The reply should consist of one number, which is how many lines in the material below contain "global".
»»
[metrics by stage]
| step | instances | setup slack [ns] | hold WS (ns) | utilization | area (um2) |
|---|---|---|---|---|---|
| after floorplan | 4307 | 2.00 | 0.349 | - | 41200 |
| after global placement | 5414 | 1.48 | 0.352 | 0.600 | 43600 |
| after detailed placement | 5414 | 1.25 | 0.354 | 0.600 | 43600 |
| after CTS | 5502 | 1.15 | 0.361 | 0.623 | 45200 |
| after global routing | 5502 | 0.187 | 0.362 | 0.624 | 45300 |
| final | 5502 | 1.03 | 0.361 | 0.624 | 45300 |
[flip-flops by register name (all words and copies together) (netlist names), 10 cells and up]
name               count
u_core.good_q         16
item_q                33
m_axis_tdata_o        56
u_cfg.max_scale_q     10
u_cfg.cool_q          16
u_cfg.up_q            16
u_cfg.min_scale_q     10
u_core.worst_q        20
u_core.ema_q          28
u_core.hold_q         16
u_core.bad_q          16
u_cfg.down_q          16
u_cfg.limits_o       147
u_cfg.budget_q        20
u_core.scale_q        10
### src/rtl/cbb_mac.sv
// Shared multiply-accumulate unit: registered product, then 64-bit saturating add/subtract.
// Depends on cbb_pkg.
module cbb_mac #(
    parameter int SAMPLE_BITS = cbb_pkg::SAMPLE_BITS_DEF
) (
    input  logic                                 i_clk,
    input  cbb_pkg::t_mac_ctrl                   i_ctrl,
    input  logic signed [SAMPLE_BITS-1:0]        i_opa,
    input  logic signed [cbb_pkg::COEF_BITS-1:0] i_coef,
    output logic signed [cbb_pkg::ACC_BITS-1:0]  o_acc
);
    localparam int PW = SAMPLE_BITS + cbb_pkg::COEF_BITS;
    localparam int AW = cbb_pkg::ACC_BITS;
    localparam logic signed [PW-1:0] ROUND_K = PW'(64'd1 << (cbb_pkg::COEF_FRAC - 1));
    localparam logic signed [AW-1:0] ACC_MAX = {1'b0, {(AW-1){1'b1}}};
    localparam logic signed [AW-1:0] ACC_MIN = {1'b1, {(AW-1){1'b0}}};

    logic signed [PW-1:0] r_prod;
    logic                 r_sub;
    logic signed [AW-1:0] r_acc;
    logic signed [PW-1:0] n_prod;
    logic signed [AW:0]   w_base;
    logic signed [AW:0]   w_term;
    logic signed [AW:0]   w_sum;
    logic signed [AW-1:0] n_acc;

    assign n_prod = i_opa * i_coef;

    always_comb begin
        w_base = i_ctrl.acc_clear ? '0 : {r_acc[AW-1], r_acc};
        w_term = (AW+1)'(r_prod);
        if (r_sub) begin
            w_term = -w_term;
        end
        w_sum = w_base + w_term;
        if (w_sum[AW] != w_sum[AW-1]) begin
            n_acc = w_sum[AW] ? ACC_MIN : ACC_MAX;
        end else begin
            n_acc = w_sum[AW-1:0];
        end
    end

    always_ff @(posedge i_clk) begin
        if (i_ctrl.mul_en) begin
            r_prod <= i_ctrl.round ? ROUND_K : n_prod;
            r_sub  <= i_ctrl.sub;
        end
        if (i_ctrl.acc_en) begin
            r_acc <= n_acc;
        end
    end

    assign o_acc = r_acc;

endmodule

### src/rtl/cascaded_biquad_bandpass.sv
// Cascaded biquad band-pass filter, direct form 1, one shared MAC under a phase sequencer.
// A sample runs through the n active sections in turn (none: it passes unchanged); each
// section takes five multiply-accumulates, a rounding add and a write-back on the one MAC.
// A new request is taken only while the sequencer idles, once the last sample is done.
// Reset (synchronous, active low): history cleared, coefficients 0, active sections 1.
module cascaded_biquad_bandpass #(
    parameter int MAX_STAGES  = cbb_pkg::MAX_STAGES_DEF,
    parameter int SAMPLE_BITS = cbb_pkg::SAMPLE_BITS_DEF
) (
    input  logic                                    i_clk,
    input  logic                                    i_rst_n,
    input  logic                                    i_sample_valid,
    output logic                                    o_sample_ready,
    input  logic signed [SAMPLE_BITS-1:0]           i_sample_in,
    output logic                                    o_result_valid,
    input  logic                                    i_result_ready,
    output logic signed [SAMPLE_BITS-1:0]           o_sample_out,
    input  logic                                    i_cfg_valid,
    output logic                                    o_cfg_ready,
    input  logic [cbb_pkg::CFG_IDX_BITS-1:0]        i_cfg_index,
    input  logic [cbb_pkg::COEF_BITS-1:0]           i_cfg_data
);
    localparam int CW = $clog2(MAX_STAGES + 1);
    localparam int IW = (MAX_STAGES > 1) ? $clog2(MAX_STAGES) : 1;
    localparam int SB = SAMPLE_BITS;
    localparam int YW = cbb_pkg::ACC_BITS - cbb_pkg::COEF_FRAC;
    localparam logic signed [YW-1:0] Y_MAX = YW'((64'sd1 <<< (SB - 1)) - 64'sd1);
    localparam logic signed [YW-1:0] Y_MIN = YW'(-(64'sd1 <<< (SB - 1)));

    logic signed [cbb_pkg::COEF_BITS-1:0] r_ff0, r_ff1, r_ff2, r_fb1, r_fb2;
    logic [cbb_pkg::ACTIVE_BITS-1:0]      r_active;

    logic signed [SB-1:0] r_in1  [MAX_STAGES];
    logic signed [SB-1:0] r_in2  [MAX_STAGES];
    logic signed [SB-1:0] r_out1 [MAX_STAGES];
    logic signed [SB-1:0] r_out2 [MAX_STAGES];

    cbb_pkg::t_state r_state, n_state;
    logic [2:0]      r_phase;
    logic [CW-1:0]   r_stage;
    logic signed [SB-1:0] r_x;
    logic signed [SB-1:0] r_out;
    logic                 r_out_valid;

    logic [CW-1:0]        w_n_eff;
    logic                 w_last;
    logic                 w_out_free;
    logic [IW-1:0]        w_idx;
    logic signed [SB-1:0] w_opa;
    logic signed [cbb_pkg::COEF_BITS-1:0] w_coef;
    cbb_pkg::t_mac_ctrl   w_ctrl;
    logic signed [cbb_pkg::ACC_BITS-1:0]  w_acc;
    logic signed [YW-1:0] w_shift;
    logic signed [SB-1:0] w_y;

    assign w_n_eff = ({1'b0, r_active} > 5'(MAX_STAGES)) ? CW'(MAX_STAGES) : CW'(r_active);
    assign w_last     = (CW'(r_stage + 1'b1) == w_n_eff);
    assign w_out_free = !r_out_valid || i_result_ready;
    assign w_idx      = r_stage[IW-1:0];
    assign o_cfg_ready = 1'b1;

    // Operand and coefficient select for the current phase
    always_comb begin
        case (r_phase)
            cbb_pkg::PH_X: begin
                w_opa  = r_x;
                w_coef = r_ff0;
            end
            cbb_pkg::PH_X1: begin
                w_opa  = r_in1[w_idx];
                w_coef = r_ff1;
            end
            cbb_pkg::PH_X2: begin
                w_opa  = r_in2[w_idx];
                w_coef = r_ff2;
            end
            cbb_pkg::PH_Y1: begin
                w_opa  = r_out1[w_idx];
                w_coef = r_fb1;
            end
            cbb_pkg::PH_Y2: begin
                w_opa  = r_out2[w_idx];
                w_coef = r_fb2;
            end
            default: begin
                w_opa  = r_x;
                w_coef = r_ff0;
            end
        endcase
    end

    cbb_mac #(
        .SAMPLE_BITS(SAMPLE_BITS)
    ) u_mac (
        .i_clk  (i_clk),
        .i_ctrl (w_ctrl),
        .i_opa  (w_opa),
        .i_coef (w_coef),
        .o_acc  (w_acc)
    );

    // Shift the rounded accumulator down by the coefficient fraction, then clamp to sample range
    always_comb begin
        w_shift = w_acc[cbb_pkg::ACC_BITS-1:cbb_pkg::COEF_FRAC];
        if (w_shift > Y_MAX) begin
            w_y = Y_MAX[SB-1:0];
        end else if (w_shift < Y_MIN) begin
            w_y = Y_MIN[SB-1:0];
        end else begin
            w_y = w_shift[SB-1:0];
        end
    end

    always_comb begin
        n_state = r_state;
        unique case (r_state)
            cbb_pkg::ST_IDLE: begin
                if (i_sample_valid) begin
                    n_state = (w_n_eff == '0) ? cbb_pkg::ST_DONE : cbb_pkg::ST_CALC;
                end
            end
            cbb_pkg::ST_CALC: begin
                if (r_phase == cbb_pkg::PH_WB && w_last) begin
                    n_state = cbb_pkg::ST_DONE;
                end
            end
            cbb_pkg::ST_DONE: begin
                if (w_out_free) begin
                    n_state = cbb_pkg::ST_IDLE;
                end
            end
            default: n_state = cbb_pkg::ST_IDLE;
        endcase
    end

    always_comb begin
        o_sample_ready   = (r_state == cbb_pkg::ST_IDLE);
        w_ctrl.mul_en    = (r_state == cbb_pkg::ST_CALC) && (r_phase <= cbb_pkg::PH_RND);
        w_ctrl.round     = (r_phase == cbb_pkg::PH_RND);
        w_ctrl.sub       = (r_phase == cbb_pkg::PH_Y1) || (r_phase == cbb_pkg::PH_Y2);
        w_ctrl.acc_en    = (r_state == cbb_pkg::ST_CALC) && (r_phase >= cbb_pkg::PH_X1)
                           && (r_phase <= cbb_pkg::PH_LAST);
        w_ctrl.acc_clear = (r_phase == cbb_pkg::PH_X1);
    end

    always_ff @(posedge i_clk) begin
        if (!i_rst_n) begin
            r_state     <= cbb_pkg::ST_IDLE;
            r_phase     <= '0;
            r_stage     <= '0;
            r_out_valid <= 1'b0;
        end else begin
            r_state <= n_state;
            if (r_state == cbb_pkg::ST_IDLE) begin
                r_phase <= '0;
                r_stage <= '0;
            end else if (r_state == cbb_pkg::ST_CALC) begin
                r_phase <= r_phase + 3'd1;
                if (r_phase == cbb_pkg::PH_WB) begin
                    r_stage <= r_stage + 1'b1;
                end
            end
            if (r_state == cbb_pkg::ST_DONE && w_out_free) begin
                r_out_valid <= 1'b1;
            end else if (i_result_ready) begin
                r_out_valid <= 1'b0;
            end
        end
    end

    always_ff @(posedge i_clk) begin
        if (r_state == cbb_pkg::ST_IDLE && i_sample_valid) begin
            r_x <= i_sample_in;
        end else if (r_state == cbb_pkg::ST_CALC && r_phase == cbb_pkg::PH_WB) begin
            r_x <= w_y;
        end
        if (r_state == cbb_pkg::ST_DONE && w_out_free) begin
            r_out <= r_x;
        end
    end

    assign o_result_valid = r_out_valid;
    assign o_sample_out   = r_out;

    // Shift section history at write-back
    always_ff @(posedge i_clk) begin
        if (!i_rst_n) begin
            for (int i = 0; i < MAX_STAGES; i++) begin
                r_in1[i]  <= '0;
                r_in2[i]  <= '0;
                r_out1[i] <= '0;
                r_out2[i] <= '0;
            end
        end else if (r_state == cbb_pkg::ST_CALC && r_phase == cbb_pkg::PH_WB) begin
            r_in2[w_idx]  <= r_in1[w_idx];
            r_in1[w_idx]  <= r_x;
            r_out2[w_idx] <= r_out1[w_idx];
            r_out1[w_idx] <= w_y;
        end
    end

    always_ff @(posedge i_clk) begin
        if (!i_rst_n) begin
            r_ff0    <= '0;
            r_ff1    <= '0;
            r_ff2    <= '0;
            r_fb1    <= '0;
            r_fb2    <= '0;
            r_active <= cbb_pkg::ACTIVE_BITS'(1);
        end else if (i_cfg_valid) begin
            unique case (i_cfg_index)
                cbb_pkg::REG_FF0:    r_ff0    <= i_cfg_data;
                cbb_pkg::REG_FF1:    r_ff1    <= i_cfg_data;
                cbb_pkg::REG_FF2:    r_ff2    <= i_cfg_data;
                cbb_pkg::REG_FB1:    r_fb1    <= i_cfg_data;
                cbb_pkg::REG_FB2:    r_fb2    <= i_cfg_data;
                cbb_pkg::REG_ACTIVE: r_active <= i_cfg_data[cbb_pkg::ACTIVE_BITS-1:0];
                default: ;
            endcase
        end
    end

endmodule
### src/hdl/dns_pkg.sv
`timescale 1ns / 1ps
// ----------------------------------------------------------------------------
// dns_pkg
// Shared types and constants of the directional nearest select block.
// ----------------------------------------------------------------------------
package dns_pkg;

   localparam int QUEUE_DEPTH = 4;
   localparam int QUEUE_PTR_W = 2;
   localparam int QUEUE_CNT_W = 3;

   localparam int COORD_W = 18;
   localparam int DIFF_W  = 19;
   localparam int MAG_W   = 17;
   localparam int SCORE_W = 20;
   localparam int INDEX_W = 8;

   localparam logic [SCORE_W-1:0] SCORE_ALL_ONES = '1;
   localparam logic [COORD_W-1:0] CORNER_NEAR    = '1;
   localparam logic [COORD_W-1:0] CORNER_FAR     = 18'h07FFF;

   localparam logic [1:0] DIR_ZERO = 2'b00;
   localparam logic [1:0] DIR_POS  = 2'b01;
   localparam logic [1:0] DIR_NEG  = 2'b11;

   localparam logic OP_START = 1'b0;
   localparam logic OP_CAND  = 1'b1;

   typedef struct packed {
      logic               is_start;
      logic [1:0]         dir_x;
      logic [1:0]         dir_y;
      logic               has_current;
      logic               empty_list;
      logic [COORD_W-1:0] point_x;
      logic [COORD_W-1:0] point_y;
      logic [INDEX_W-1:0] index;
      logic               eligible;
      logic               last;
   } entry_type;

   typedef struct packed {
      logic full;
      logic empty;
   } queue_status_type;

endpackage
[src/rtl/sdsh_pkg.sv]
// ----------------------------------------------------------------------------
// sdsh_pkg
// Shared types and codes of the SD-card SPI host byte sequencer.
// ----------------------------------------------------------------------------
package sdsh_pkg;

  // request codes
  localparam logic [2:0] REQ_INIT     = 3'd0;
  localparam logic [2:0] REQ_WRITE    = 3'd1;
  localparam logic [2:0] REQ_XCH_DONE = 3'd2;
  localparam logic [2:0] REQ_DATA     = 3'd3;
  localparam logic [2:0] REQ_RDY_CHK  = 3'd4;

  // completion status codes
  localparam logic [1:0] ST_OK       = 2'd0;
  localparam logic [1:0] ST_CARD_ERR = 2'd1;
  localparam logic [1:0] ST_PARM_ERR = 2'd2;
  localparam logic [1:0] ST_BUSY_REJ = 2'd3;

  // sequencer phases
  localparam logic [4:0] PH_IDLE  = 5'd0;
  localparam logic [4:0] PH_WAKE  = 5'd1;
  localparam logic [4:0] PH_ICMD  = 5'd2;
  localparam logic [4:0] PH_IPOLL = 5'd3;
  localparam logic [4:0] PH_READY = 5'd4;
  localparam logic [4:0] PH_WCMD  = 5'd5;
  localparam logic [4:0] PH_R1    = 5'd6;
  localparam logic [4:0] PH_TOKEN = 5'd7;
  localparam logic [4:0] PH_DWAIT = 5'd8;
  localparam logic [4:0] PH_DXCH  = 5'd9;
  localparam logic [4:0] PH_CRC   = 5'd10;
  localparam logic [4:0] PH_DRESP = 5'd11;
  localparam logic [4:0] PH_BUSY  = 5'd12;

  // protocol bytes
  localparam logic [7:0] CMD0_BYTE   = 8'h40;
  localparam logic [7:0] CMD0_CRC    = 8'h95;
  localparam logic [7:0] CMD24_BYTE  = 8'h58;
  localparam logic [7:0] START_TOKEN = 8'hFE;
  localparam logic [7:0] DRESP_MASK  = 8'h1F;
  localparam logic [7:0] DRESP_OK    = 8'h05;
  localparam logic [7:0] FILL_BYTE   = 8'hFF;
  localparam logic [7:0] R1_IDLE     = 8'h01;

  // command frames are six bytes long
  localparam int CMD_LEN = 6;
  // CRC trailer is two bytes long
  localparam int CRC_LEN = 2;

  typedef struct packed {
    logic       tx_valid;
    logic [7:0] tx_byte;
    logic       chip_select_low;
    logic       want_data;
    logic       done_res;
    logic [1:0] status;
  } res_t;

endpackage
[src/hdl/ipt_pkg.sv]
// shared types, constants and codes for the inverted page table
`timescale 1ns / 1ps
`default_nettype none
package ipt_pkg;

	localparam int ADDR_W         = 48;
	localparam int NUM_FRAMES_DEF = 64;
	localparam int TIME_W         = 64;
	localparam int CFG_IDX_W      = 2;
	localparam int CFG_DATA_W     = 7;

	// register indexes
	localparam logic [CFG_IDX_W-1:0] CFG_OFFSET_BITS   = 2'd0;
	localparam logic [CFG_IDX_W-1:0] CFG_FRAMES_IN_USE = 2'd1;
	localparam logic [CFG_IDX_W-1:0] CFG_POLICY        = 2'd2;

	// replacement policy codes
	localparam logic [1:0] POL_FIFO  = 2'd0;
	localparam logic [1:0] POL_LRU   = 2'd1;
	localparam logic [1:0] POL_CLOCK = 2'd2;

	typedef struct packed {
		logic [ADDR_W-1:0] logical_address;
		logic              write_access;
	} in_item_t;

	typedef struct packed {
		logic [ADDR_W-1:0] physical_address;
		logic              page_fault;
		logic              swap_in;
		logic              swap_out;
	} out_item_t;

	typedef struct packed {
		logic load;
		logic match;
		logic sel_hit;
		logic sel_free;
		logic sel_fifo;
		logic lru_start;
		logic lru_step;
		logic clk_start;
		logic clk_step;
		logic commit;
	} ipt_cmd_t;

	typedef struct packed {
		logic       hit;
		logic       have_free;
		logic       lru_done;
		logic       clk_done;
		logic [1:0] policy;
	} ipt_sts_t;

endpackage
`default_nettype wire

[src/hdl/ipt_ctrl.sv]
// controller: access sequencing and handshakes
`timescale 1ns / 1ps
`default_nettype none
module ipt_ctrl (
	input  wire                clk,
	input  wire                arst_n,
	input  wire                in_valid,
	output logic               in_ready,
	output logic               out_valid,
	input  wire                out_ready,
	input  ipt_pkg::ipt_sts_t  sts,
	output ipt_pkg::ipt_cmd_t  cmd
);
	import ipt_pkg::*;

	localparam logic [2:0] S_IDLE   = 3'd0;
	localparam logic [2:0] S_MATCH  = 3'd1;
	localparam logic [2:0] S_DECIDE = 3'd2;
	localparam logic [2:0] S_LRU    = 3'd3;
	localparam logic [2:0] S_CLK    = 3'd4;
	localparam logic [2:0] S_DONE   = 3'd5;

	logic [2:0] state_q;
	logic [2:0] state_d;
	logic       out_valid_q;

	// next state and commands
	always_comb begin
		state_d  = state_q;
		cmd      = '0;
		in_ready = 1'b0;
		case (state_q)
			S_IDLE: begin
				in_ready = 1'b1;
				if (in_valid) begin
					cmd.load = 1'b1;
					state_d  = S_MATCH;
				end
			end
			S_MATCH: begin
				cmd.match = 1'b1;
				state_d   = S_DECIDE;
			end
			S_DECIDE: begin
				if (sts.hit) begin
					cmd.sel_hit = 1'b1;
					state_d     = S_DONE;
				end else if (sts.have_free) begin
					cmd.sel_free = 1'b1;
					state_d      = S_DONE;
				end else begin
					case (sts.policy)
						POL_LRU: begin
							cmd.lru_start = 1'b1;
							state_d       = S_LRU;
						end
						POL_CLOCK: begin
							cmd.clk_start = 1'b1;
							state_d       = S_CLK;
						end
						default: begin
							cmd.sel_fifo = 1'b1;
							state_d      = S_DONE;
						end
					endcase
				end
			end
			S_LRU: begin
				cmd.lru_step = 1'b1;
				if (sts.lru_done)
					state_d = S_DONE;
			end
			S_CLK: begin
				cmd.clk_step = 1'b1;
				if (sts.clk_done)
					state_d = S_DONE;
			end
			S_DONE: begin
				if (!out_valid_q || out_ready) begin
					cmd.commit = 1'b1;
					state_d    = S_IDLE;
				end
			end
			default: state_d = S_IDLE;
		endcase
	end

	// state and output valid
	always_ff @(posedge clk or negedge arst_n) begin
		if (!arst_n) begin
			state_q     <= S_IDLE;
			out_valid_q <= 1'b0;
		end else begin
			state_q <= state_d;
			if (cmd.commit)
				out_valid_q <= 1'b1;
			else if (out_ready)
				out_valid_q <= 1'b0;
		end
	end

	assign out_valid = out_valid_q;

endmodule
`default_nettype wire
««
◆ EXPECTED ANSWER:
2